LNG delivered cargo prices in western India have hit an all-time low of about USD 2.5 per million British thermal unit, a rate which should propel consumption.
LNG at this rate, it said, is competitive or even cheaper at 53 out of the 78 polluted industrial clusters in the country that use imported coal. “This, we believe, will drive coal replacement demand among industries.”
“We expect LNG prices to remain weak over the next 2-3 years, due to an estimated 47 million tonnes of new LNG supply addition over the calendar year 2020-21 and subdued China LNG demand growth on rising local gas production and commissioning of 104 mmscmd Russia-to-China gas pipeline,” it said.

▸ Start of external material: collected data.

--- config.mk ---
export PLATFORM = sky130hd
export DESIGN_NAME = bcd_preset_entry
export DESIGN_NICKNAME = d
export VERILOG_FILES = /design/src/rtl/bcd_preset_entry_pkg.sv /design/src/rtl/bcd_preset_entry_digit_updn.sv /design/src/rtl/bcd_preset_entry.sv
export SDC_FILE = /design/constraint.sdc
export NUM_CORES = 1
export LEC_CHECK = 0
export ABC_AREA = 0
export CAP_MARGIN = 25
export CORE_ASPECT_RATIO = 1.2
export CORE_MARGIN = 3
export CORE_UTILIZATION = 35
export CTS_BUF_LIST = sky130_fd_sc_hd__clkbuf_8
export CTS_CLUSTER_SIZE = 30
export DETAILED_ROUTE_END_ITERATION = 12
export HOLD_SLACK_MARGIN = 0.08
export PLACE_DENSITY = 0.65
export SYNTH_ARGS = -nofsm -noshare
export SYNTH_HDL_FRONTEND = slang
export SYNTH_SLANG_ARGS = --single-unit
--- constraint.sdc ---
create_clock -name clk_fsm -period 3.1 [get_ports clk_fsm]
set_clock_uncertainty 0.15 [all_clocks]
set_input_delay 0.775 -clock clk_fsm [delete_from_list [all_inputs] [get_ports clk_fsm]]
set_output_delay 0.775 -clock clk_fsm [all_outputs]
set_load 0.02 [all_outputs]
--- src/rtl/bcd_preset_entry_pkg.sv ---
// Shared definitions for the BCD preset entry block: FSM encoding and BCD digit limits.
// The state width matches the counter FSM so both can be probed with the same decode.
package bcd_preset_entry_pkg;

   typedef enum logic [2:0] {
      ST_IDLE    = 3'd0,
      ST_EDIT_LO = 3'd1,
      ST_EDIT_HI = 3'd2,
      ST_LOAD    = 3'd3
   } entry_state_e;

   localparam logic [3:0] BCD_MAX = 4'd9;
   localparam logic [3:0] BCD_MIN = 4'd0;

endpackage

--- src/rtl/bcd_preset_entry_digit_updn.sv ---
// One BCD digit register with mod-10 step up/down and no carry or borrow out.
// Asserting inc and dec together leaves the digit unchanged.
module bcd_digit_updn
   import bcd_preset_entry_pkg::*;
(
   input  logic       clk_fsm,
   input  logic       reset_d,
   input  logic       en,
   input  logic       inc,
   input  logic       dec,
   output logic [3:0] digit
);

   logic [3:0] digit_q;
   logic [3:0] digit_d;

   always_comb begin
      digit_d = digit_q;
      if (en && inc && !dec) begin
         digit_d = (digit_q >= BCD_MAX) ? BCD_MIN : digit_q + 4'd1;
      end else if (en && dec && !inc) begin
         digit_d = (digit_q == BCD_MIN) ? BCD_MAX : digit_q - 4'd1;
      end
   end

   always_ff @(posedge clk_fsm or posedge reset_d) begin
      if (reset_d) begin
         digit_q <= BCD_MIN;
      end else begin
         digit_q <= digit_d;
      end
   end

   assign digit = digit_q;

endmodule

--- src/rtl/bcd_preset_entry.sv ---
// Operator preset entry for the two-digit BCD counter: button pulses edit a 00-99 preset,
// which is then offered to the counter over load_req/load_ack; also drives edit-digit blinking.
module bcd_preset_entry
   import bcd_preset_entry_pkg::*;
#(
   parameter int BLINK_HALF = 4
) (
   input  logic       clk_fsm,
   input  logic       reset_d,
   input  logic       edit_1pulse,
   input  logic       sel_1pulse,
   input  logic       inc_1pulse,
   input  logic       dec_1pulse,
   input  logic       counter_idle,
   input  logic       load_ack,
   output logic [3:0] preset_lo,
   output logic [3:0] preset_hi,
   output logic       load_req,
   output logic       editing,
   output logic       edit_digit,
   output logic       blank_lo,
   output logic       blank_hi
);

   localparam int BLINK_W = $clog2(2 * BLINK_HALF);
   localparam logic [BLINK_W-1:0] BLINK_LAST = BLINK_W'(2 * BLINK_HALF - 1);
   localparam logic [BLINK_W-1:0] BLINK_OFF  = BLINK_W'(BLINK_HALF);

   entry_state_e       state_q;
   entry_state_e       state_d;
   logic [BLINK_W-1:0] blink_q;
   logic [BLINK_W-1:0] blink_d;
   logic               blink_clr;
   logic               step_en;
   logic               en_lo;
   logic               en_hi;
   logic               in_edit;

   assign in_edit = (state_q == ST_EDIT_LO) || (state_q == ST_EDIT_HI);

   // Abort on counter_idle low outranks every pulse; among pulses edit > sel > inc/dec.
   always_comb begin
      state_d   = state_q;
      blink_clr = 1'b0;
      step_en   = 1'b0;
      case (state_q)
         ST_IDLE: begin
            if (edit_1pulse && counter_idle) begin
               state_d   = ST_EDIT_LO;
               blink_clr = 1'b1;
            end
         end
         ST_EDIT_LO, ST_EDIT_HI: begin
            if (!counter_idle) begin
               state_d = ST_IDLE;
            end else if (edit_1pulse) begin
               state_d = ST_LOAD;
            end else if (sel_1pulse) begin
               state_d   = (state_q == ST_EDIT_LO) ? ST_EDIT_HI : ST_EDIT_LO;
               blink_clr = 1'b1;
            end else if (inc_1pulse != dec_1pulse) begin
               step_en   = 1'b1;
               blink_clr = 1'b1;
            end
         end
         ST_LOAD: begin
            if (load_ack) begin
               state_d = ST_IDLE;
            end
         end
         default: state_d = ST_IDLE;
      endcase
   end

   assign en_lo = step_en && (state_q == ST_EDIT_LO);
   assign en_hi = step_en && (state_q == ST_EDIT_HI);

   always_comb begin
      blink_d = '0;
      if (blink_clr) begin
         blink_d = '0;
      end else if (in_edit) begin
         blink_d = (blink_q == BLINK_LAST) ? '0 : blink_q + 1'b1;
      end
   end

   always_ff @(posedge clk_fsm or posedge reset_d) begin
      if (reset_d) begin
         state_q <= ST_IDLE;
         blink_q <= '0;
      end else begin
         state_q <= state_d;
         blink_q <= blink_d;
      end
   end

   bcd_digit_updn u_digit_lo (
      .clk_fsm (clk_fsm),
      .reset_d (reset_d),
      .en      (en_lo),
      .inc     (inc_1pulse),
      .dec     (dec_1pulse),
      .digit   (preset_lo)
   );

   bcd_digit_updn u_digit_hi (
      .clk_fsm (clk_fsm),
      .reset_d (reset_d),
      .en      (en_hi),
      .inc     (inc_1pulse),
      .dec     (dec_1pulse),
      .digit   (preset_hi)
   );

   // Decoding straight from state_q lets the asynchronous reset drop load_req at once.
   assign load_req   = (state_q == ST_LOAD);
   assign editing    = in_edit;
   assign edit_digit = (state_q == ST_EDIT_HI);
   assign blank_lo   = (state_q == ST_EDIT_LO) && (blink_q >= BLINK_OFF);
   assign blank_hi   = (state_q == ST_EDIT_HI) && (blink_q >= BLINK_OFF);

endmodule

### Yosys cells after proc, flatten, opt, wreduce, memory -nomap -nowiden

Cells that the tools add are included.

* input bits: 8
* ROM bits: 0
* memories: 0
* bits in registers: 14
* word-level logic and storage cells: 71
* RAM bits: 0
* bits in latches: 0

* muxes and demuxes: 28
* eq/ne operators: 8
* shift-type cells: 0
* reduce and logical (&&, ||, !) cells: 23
* multiply operators: 0
* divide/modulo/power cells: 0
* bitwise gates (word level): 0
* order comparisons: 3
* $add $sub $neg: 5

Operators by type and width (number)
* 4-bit two-way mux: 8
* 3-bit two-way mux: 8
* 1-bit logical AND: 13
* 1-bit two-way mux: 9
* 3-bit case mux with 3 select lines: 1
* 4-bit by 1-bit adder with 4-bit output (second input constant): 2
* 4-bit greater-or-equal comparator (second input constant): 2
* 4-bit zero test: 2
* 4-bit by 1-bit subtractor with 4-bit output (second input constant): 2
* 3-bit by 2-bit equality test with 1-bit output (second input constant): 2
* 2-bit != test (second input constant): 2
* 4-bit != test (second input constant): 1
* 2-bit nonzero test: 2
* 3-bit by 1-bit adder with 3-bit output (second input constant): 1
* 3-bit by 1-bit equality test with 1-bit output (second input constant): 1
* 3-bit equality test (second input constant): 1
* 3-bit greater-or-equal comparator (second input constant): 1
* 3-bit zero test: 1
* 3-bit AND reduction: 1
* 1-bit zero test: 2
* 2-bit two-way mux: 1
* 1-bit case mux with 2 select lines: 1
* 2-bit OR reduction: 1
* 1-bit logical OR: 1
* 1-bit != test: 1

### Depth between registers and ports, before layout

* word-level depth: 11
* gate-level depth with buffers: 8
* depth with buffers taken out: 6

### Cells and area by module

Synthesis repeated with hierarchy kept, for this count alone.

* cells, all modules: 131
* area, all modules: 1162.4 um^2

Modules (own cells, without submodules)
* bcd_digit_updn: times used 2, cells an instance 46, area an instance 390.4 um^2
* bcd_preset_entry: times used 1, cells an instance 39, area an instance 381.6 um^2

### Worst setup path after synthesis

No wires, ideal clock.

* path kind: register -> register
* start point: reg state_q[0]
* end point: reg u_digit_hi.digit_q[3], in the netlist u_digit_hi.digit[3]
* data arrival time: 1.786 ns
* period minus slack after synthesis: 2.062 ns
* stages on the path, launching flop included: 9
* buffers on the path: 2
* setup slack: 1.038 ns
* path through: dfrtp_1 -> inv_1 -> ha_1 -> and2_1 -> buf_6 -> and3_1 -> clkbuf_1 -> nand2_1 -> o32a_1

* word-level cells in the longest chain between the ends: 7
* elaborated cells on any way between the ends: 11
* classes of those cells: 2 x eq/ne; 2 x mux; 7 x reduce/logical

Ends and longest elaborated chain
* from (decl): line bcd_preset_entry.sv:29 `entry_state_e state_q;`
* from (signal assigned): line bcd_preset_entry.sv:92 `state_q <= state_d;`
* 3-bit by 2-bit equality test with 1-bit output / 3-bit by 1-bit equality test with 1-bit output (equally long branches): line bcd_preset_entry.sv:46, bcd_preset_entry.sv:76
* 2-bit OR reduction: line bcd_preset_entry.sv:46 `case (state_q)`
* 1-bit two-way mux: line bcd_preset_entry.sv:46
* 1-bit logical AND (*): line bcd_preset_entry.sv:76 `assign en_hi = step_en && (state_q == ST_EDIT_HI);`
* 1-bit logical AND (on tied branches) (2 in series): line bcd_preset_entry_digit_updn.sv:19, bcd_preset_entry_digit_updn.sv:21
* 4-bit two-way mux / 2-bit nonzero test (equally long branches)
* to (signal assigned): line bcd_preset_entry_digit_updn.sv:30 `digit_q <= digit_d;`
* to (decl): line bcd_preset_entry_digit_updn.sv:14 `logic [3:0] digit_q;`

Every way passes the cells marked *; elsewhere a longest branch is shown, timed or not.
A chain may end at the register's enable or synchronous reset.

### Final worst setup path

* start point: reg state_q[1]
* end point: out blank_lo

* word-level cells in the longest chain between the ends: 2

Ends and longest elaborated chain
* 3-bit by 1-bit equality test with 1-bit output: line bcd_preset_entry.sv:119 `assign blank_lo = (state_q == ST_EDIT_LO) && (blink_q >= BLINK_OFF);`
* 1-bit logical AND: line bcd_preset_entry.sv:119
* to (decl): line bcd_preset_entry.sv:21 `output logic blank_lo,`

No other way between the ends.

==> run_results.csv <==
group,metric,value,unit
status,outcome,"complete, no violations",
power_and_ir_drop,leakage,0.0005981,uW
timing,rsz0062_at_grt,"false",
hold_path,min-delay-path-class,"reg2reg",
placed_design,gp_congestion,0.9086,
synthesis,synthFlopType,"dfrtp_1",
layout,diodes,0,
timing,hold_slack,0.2893,ns
grt,grt_pass1_wl,4360,um
detailed_routing,dr.pass1.iters,4,
critical_path,worstSetupEndpointType,"output pin",
cts,cts_sinks,13,
layout,register_area,325.3,um^2
timing,max_slew_margin,64.80,%
timing,fin_crit,2.733,ns
grt,overflow,0,
layout,fillers,301,
layout,multi_input_area,732.0,um^2
power_and_ir_drop,p_sw_share,44.65,%
critical_path,critical_path_arrival,1.81,ns
grt,track_usage,14.02,%
critical_path,criticalPathCategory,"reg2out",
floorplan,rows,22,
power_and_ir_drop,power_frac_clock,14.5,%
placed_design,dp_cells,180,
critical_path,rrSetupSlack,0.96,ns
cts,clk_latency,0.24,ns
cts,cts_hold_buf,0,
synthesis,synth_edf_count,0,
timing,tns,0,ns
detailed_routing,dr_total_vias,1045,
power_and_ir_drop,p_seq_share,31.2,%
detailed_routing,drc_errors,0,
cts,cts_setup_buffers,0,
synthesis,netlist_area,1145,um^2
power_and_ir_drop,peakVddDrop,0.4066,mV
power_and_ir_drop,p_int,557.1,uW
synthesis,ys_warn_count,0,
floorplan,die_h,68.65,um
cts,path_clk_slew,0.05,ns
flow_run,maxCapViolCount,0,
grt,grt_pass1_vias,949,
layout,final_util,45.13,%
critical_path,crit_path_start_kind,"flop",
power_and_ir_drop,p_per_area,716.9,nW/um^2
layout,nNetsFinal,172,
cts,h-tree-depth,1,
critical_path,worstPathRequired,2.17,ns
synthesis,async_flop_share,100.0,%
critical_path,critPathMaxFanout,6,
timing,fmaxAchievable,0.3659,GHz
cts,cts_resized,0,
placed_design,io_buffers,20,
synthesis,ys_seq_area_share,28.42,%
synthesis,ys_ff_latch,13,
floorplan,initial_core_util,36.81,%
floorplan,die_x,58.21,um
detailed_routing,drtIter0Drc,28,
placed_design,dp.final_hpwl,1978,um
layout,layout.cells.non_filler,184,
cts,clk_path_buf_depth,2,
cts,cts_tree,"built",
grt,grt_max_degree,14,
detailed_routing,postRouteAntennaNets,0,
power_and_ir_drop,combinationalPowerShare,54.3,%
floorplan,io_pins,21,
timing,setup-violations-final,0,
synthesis,synth_top_area_cell,"dfrtp_1",
synthesis,synthCells,128,
detailed_routing,vias_per_cell,5.679,
synthesis,ys_top_cells_by_count,"ha_1, inv_1, dfrtp_1",
cts,cts_root_buf,"clkbuf_8",
timing,finalCritPeriodShare,88.17,%
synthesis,synth_nets,151,
timing,drv_slew,0,
synthesis,synth_cell_types,46,
synthesis,avgSynthCellArea,8.944,um^2
power_and_ir_drop,p_sw,449.3,uW
power_and_ir_drop,finalPower,1006,uW
synthesis,synth_top_area_share,28.42,%
synthesis,yosys-top-cells-area,"dfrtp_1, ha_1, inv_1",
layout,drive_gt1_share,9.459,%
timing,final-hold-violation-count,0,
layout,area_delta_synth_final,22.62,%
floorplan,die_area,3996,um^2
detailed_routing,postRouteWirelength,2578,um
floorplan,design.core.area,3110,um^2
grt,antenna_found_initial,0,
cts,numCtsBuffers,3,
timing,worst_slew_pin_slew,0.5274,ns
detailed_routing,wl_per_cell,14.01,um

Giving a breakup of its estimation of additional demand, Elara Securities said 24 mmscmd gas is likely to be consumed by industrial CGD and another 28 mmscmd by non-industrial CGD (CNG, household and commercial piped gas).
“In other words, this would serve an additional 3.8 million CNG vehicles, 33 million households, 0.3 million commercial units and 42,840 industrial units,” it said.
The recent crash in liquefied natural gas (LNG) prices comes at the time when the government is looking to push for greater use of environment friendly fuel in the country. It wants the share of natural gas in the country’s primary energy basket to rise to 15 per cent by 2030 from current 6.2 per cent.
Towards that objective, sector regulator Petroleum and Natural Gas Regulatory Board (PNGRB) gave out CGD licenses for 232 geographical areas (spread across 407 districts in 27 states) in two bid rounds in the last two years.
This would service 70 per cent of India’s population.
Also, the government wants states to cap VAT on CNG and LNG at 5 per cent, lower road taxes for CNG and LNG vehicles at par with that of electric vehicles and form a single clearance window for CGD projects.
“In our view, these steps will unlock 52 mmscmd of new gas demand from overall CGD over FY20-25,” the report said.
It went on to estimate that gas transmission volume will increase by 32 mmscmd or 83 per cent for Gujarat State Petronet and by 70 mmscmd or 66 per cent for GAIL over H1FY20-FY25E. Among listed CGD firms, Gujarat Gas, Indraprastha Gas and Mahanagar Gas would see gas volume growth in the range of 72-162 per cent.